The biggest nail-biting moment of David O. Russell 's Joy, a loose biopic of home-shopping mogul Joy Mangano that opened Friday, comes midway through the movie.
Armed with her self-wringing Miracle Mop, Joy (Jennifer Lawrence ) goes on TV to pitch her invention: visibly nervous at first, but quickly gaining confidence as an off-camera ticker surges with sales.
During that lively first QVC appearance in 1992, Mangano sold 18,000 mops in just 20 minutes. Since then, the Long Island entrepreneur — now a fixture on competing network HSN — has become the reigning queen of practical household products, including her non-slip Huggable Hangers (she's sold 678 million of them).
Though Joy shines a spotlight on Mangano, she's just one of countless inventors to create an empire through home-shopping networks HSN, which started as a Florida radio show in 1977, and QVC, founded in 1986.

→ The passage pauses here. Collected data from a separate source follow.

`src/hdl/rmqr_pkg.sv`:
```
// shared types and constants for the range minimum query and raise block
package rmqr_pkg;

	localparam int DATA_W = 32;
	localparam int BEGIN_W = 11;
	localparam int END_W = 12;
	localparam int ACT_W = 2;
	localparam int IN_TDATA_W = 56;

	typedef enum logic [ACT_W-1:0] {
		ACT_QUERY = 2'd0,
		ACT_RAISE = 2'd1,
		ACT_CLEAR = 2'd2,
		ACT_NONE  = 2'd3
	} act_t;

	typedef enum logic [2:0] {
		ST_CLEAR,
		ST_IDLE,
		ST_WALK,
		ST_DRAIN,
		ST_DONE
	} state_t;

	typedef logic signed [DATA_W-1:0] height_t;

endpackage

```
`src/hdl/rmqr_cmp.sv`:
```
// shared signed compare unit for both minimum search and raise
module rmqr_cmp
	import rmqr_pkg::*;
(
	input  height_t a,
	input  height_t b,
	output logic    lt
);

	assign lt = a < b;

endmodule

```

"When cable was first coming into people's homes, this was something totally new: buying things from the privacy of their own homes, even things they didn't particularly need," TV historian Tim Brooks says. Unlike catalogs, product usage was "demonstrated on the air, and the two networks made increasing use of personalities and celebrities," including Lori Greiner , Suzanne Somers , Paula Abdul , Lisa Robertson , and Joan Rivers (played by her daughter, Melissa, in Joy).
Behind the scenes at QVC studios in West Chester, Pa. , and HSN headquarters in St. Petersburg, Fla. , phone and online sales are tracked minute by minute. When orders start to slow, a product is pulled and the next demonstration is queued up.
But with the advent of online retailers, the networks have had to adopt more digitally focused and star-powered strategies. HSN's customer base is 83% women, so it makes sense that celebrities such as Serena Williams , Sofia Vergara and Iman hawk their respective clothing, fragrance and jewelry lines on the channel. In the three months ending Sept. 30, 40% of net sales were made online and through mobile platforms, although that doesn't diminish the importance of HSN's TV presence.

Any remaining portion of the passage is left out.